I signed up for the RSDSA Young Adult Weekend with one goal – to go kayaking on the Delaware River. I figured that I would give myself bonus points if I met a person or two who I could have a good conversation with. One of my worst habits is my constant expectation of disappointment, so imagine my surprise when I walked into this group of brave, beautiful, adventurous, determined, energizing, bad-ass rock stars. This weekend blew my mind. The instant connection and pure understanding amazed me. I had no idea how powerful it would be to venture into a community where others don’t just get [CRPS] RSD, they have [CRPS] RSD. I guess there really is something to those support groups I’ve heard about!

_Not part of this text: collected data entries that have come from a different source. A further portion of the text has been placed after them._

### config.mk
export PLATFORM = sky130hd
export DESIGN_NAME = cache_data_store
export DESIGN_NICKNAME = d
export VERILOG_FILES = /design/src/cache_pkg.sv /design/src/cache_data_store.sv
export SDC_FILE = /design/constraint.sdc
export NUM_CORES = 1
export LEC_CHECK = 0
export BUFFER_PORTS_ARGS = -buffer_cell sky130_fd_sc_hd__buf_2
export CAP_MARGIN = 15
export CORE_ASPECT_RATIO = 0.7
export CORE_MARGIN = 2
export CORE_UTILIZATION = 40
export CTS_CLUSTER_SIZE = 12
export DETAILED_ROUTE_END_ITERATION = 10
export PLACE_DENSITY = 0.61
export SLEW_MARGIN = 0
export SYNTH_ARGS = -nofsm -noshare
export SYNTH_HDL_FRONTEND = slang
export SYNTH_SLANG_ARGS = --single-unit
### constraint.sdc
create_clock -name clk -period 9.3 [get_ports clk]
set_input_delay 1.86 -clock clk [delete_from_list [all_inputs] [get_ports clk]]
set_output_delay 1.86 -clock clk [all_outputs]
set_load 0.02 [all_outputs]
===== src/cache_pkg.sv =====
`default_nettype none

package cache_pkg;

	typedef logic [11:0] addr_t;
	typedef logic [31:0] word_t;
	typedef logic [4:0]  tag_t;
	typedef logic [2:0]  index_t;
	typedef logic [1:0]  offset_t;
	typedef logic [9:0]  mem_addr_t;

	typedef enum logic [1:0] {
		IDLE,
		WRITE,
		MISS_WAIT,
		FILL
	} ctrl_state_t;

	localparam int LINES       = 8;
	localparam int WORDS       = 4;
	localparam int QUEUE_DEPTH = 4;
	localparam int QUEUE_PTR_W = $clog2(QUEUE_DEPTH);
	localparam int MEM_LATENCY = 3;
	localparam int MEM_WORDS   = 1024;

	// address fields: index 11..9, tag 8..4, word 3..2
	function automatic index_t addr_index(input addr_t a);
		return a[11:9];
	endfunction

	function automatic tag_t addr_tag(input addr_t a);
		return a[8:4];
	endfunction

	function automatic offset_t addr_offset(input addr_t a);
		return a[3:2];
	endfunction

	function automatic mem_addr_t addr_word(input addr_t a);
		return a[11:2]; // byte bits dropped
	endfunction

endpackage

`default_nettype wire


===== src/cache_tag_store.sv =====
`timescale 1ns/1ps
`default_nettype none

module cache_tag_store (
	input  logic               clk,
	input  logic               arst_n,
	input  logic               q_valid,
	input  logic               q_write,
	input  cache_pkg::addr_t   q_addr,
	input  cache_pkg::word_t   q_wdata,
	input  logic               lk_take,
	input  logic               upd_en,
	input  cache_pkg::index_t  upd_index,
	input  cache_pkg::tag_t    upd_tag,
	input  cache_pkg::offset_t upd_offset,
	output logic               q_pop,
	output logic               lk_valid,
	output logic               lk_write,
	output cache_pkg::addr_t   lk_addr,
	output cache_pkg::word_t   lk_wdata,
	output logic               lk_hit
);
	import cache_pkg::*;

	tag_t             tag_array  [LINES];
	logic [WORDS-1:0] word_valid [LINES];

	index_t  lk_index;
	offset_t lk_offset;
	logic    load;

	// register free or being handed off this cycle
	assign q_pop = !lk_valid || lk_take;
	assign load  = q_pop && q_valid;

	assign lk_index  = addr_index(lk_addr);
	assign lk_offset = addr_offset(lk_addr);
	assign lk_hit    = lk_valid && word_valid[lk_index][lk_offset]
			&& (tag_array[lk_index] == addr_tag(lk_addr));

	always_ff @(posedge clk or negedge arst_n) begin
		if (!arst_n) begin
			lk_valid <= 1'b0;
		end else if (q_pop) begin
			lk_valid <= q_valid;
		end
	end

	always_ff @(posedge clk) begin
		if (load) begin
			lk_write <= q_write;
			lk_addr  <= q_addr;
			lk_wdata <= q_wdata;
		end
	end

	always_ff @(posedge clk) begin
		if (upd_en) begin
			tag_array[upd_index] <= upd_tag;
		end
	end

	always_ff @(posedge clk or negedge arst_n) begin
		if (!arst_n) begin
			word_valid <= '{default: '0};
		end else if (upd_en) begin
			if (tag_array[upd_index] != upd_tag) begin
				word_valid[upd_index] <= WORDS'(1) << upd_offset; // new tag, drop siblings
			end else begin
				word_valid[upd_index][upd_offset] <= 1'b1;
			end
		end
	end

endmodule

`default_nettype wire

This ended up being a collaborative weekend where we all learned from and challenged each other. Some of us learned what our limits are and some of us expanded our limits. We had crucial talks on advocating for ourselves, whether it be in a doctor’s office, with an insurance company, on a college campus, out in the workforce, in a restaurant where the music is too loud, and even within our own groups of family and friends. There were midnight talks in hotel rooms, the contents of which will never leave those four walls. We shared and brainstormed tips and tricks for forming and maintaining relationships, self-care, transitioning from being a child with chronic pain to being an adult with chronic pain, sneaking into a wedding reception, and making the best s’more. I’m so proud to say that we all found adventure in some form on the Delaware River.

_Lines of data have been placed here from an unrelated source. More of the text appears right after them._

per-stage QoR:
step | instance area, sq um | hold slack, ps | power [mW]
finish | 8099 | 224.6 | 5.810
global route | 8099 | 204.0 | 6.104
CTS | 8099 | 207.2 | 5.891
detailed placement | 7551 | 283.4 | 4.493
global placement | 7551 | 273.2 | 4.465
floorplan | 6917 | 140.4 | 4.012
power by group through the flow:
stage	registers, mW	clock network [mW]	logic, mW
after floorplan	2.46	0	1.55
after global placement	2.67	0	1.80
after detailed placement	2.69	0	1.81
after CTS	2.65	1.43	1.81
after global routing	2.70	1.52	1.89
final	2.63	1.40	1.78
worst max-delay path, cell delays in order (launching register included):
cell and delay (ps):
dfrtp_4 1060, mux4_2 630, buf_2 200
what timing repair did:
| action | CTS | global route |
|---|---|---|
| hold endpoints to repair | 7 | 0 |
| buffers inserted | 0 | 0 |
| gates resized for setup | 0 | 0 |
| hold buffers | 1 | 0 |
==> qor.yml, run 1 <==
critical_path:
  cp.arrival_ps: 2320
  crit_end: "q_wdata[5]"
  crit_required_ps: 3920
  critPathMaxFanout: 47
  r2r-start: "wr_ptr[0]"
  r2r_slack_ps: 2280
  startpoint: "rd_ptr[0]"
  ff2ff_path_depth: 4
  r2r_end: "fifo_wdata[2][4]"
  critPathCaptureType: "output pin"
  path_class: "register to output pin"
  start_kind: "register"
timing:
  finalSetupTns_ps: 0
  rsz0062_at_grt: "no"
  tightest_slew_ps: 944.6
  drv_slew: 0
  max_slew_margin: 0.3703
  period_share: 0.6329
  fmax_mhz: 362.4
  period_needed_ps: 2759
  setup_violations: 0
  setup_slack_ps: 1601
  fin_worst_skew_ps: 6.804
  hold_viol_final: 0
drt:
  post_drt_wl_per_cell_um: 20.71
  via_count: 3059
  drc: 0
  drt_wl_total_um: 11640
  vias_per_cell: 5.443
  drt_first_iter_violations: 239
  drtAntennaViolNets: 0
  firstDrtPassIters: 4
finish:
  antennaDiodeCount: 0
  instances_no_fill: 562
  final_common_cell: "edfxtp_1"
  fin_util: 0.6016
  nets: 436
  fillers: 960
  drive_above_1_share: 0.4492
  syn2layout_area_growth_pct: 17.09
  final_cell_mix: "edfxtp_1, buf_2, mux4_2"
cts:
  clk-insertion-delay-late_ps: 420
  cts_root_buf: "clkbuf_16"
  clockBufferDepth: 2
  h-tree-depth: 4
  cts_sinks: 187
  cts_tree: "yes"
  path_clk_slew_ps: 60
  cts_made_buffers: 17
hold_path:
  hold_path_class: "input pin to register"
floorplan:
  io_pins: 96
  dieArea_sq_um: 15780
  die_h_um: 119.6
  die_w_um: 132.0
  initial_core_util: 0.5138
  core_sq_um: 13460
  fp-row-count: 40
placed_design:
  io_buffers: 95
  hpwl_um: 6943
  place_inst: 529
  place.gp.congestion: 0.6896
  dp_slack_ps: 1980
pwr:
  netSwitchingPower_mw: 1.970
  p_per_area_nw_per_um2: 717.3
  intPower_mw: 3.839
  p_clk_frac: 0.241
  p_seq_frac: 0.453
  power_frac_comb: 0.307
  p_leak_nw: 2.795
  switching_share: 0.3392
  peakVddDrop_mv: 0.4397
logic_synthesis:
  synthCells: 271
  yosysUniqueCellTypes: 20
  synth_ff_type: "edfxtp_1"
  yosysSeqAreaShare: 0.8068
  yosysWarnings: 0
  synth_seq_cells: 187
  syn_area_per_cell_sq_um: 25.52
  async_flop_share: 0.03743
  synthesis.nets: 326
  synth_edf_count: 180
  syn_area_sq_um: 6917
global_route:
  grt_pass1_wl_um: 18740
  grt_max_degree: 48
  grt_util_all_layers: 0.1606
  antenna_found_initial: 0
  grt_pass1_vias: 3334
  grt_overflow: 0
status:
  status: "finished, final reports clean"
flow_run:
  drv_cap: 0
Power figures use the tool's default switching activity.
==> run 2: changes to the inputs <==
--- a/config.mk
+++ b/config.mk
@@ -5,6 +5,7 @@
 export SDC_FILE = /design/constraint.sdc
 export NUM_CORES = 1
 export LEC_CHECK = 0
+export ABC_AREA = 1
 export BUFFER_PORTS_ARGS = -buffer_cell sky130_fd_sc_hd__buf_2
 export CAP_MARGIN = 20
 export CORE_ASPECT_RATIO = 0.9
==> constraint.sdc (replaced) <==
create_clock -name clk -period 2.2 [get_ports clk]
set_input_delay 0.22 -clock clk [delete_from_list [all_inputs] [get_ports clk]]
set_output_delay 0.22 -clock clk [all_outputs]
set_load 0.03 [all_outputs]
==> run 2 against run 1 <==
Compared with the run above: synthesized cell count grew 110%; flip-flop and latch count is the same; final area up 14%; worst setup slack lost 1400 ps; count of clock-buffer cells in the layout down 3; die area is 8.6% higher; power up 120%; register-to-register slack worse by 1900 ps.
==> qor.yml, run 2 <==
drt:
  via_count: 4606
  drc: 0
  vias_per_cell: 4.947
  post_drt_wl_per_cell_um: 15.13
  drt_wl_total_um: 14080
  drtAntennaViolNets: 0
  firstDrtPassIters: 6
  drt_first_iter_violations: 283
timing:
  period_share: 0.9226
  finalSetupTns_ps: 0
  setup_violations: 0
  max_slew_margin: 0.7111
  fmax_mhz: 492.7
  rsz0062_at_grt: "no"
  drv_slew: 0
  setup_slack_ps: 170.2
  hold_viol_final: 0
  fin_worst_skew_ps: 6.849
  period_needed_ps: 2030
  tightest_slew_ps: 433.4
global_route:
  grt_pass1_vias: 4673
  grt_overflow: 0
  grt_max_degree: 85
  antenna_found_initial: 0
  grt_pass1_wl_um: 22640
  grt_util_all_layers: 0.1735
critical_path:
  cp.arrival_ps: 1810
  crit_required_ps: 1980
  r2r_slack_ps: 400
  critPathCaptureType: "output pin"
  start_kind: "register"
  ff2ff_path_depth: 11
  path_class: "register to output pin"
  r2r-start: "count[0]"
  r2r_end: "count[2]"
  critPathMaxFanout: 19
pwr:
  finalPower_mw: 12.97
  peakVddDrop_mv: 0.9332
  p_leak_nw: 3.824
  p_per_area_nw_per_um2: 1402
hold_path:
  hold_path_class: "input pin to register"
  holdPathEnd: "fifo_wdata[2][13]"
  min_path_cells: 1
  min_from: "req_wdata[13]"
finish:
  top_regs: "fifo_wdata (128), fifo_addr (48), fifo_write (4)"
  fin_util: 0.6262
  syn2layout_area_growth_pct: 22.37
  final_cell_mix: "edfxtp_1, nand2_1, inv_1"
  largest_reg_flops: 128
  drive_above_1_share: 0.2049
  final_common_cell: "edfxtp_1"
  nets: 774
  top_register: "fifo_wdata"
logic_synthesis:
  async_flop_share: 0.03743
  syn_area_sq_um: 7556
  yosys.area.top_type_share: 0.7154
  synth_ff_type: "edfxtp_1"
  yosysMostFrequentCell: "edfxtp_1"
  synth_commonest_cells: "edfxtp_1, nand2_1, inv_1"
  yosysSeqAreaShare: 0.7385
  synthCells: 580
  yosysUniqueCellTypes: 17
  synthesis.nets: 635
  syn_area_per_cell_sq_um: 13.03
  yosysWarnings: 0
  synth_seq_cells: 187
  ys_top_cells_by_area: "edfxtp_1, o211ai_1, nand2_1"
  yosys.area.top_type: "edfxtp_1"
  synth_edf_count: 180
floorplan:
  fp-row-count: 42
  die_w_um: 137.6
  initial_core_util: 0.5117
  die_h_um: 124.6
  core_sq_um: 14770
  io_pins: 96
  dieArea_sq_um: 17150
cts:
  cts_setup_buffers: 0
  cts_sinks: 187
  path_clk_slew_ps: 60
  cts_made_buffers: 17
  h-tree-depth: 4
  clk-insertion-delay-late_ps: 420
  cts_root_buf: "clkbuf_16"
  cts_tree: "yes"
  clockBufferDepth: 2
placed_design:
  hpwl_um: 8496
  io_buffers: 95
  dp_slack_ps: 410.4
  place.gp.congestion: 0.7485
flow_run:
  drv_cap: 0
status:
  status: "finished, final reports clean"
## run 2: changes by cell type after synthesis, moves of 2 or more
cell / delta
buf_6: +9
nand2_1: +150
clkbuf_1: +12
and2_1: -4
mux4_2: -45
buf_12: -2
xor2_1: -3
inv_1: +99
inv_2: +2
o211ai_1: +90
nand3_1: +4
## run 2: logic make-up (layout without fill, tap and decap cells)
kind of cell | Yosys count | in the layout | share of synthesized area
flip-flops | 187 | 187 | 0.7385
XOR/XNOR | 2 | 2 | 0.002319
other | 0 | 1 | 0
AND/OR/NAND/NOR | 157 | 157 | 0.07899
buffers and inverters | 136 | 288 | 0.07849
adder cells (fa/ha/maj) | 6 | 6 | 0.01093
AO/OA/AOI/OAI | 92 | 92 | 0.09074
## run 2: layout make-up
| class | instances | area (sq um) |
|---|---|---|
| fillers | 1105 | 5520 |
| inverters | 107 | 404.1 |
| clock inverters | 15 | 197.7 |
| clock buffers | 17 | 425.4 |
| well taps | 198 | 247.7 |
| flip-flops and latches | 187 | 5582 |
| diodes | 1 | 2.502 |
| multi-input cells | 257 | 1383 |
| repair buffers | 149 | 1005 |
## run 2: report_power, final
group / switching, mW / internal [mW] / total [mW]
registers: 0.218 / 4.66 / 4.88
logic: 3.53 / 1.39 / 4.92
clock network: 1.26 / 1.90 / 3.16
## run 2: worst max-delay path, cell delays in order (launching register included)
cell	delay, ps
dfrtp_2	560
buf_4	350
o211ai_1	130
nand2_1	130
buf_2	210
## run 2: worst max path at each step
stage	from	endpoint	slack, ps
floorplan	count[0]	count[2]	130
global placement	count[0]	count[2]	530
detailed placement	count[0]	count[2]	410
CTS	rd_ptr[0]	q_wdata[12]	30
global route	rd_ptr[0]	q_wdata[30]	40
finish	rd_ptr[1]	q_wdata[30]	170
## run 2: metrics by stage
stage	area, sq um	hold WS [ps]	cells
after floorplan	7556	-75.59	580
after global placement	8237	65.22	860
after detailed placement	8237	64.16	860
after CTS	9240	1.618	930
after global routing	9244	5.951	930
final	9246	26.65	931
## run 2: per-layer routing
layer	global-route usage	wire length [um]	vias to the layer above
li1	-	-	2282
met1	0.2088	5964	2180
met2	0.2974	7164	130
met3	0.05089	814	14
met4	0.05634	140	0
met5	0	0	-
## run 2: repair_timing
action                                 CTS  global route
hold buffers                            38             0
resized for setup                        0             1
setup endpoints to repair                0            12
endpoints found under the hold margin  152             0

Over the last 8 years I have accumulated a lot of different things in my “living with RSD” toolkit. I’ve managed to find some great doctors, I have friends and family that support me, and I have access to a constant rotation of various treatments that keep me moving and grooving (and hopefully some more kayaking). I’ve come a long way from the darker days of my original diagnosis, but up until this weekend I was still too stubborn to admit that I needed to connect with a community that fully understood the burning pain I feel in my bones and the brain fog that steals my precious time. I think my toolkit took a hint from The Grinch and grew several sizes to fit in this remarkable group of new connections. I wish I could go back to freshly diagnosed 20-year-old me and tell her to do more than just ‘like’ a few Facebook pages and subscribe to a newsletter. To anyone out there who has never reached out for support, this is your sign – do it! To RSDSA – keep doing things like this. Keep bringing us together. The hugs may be gentle, but the support is fierce and life changing.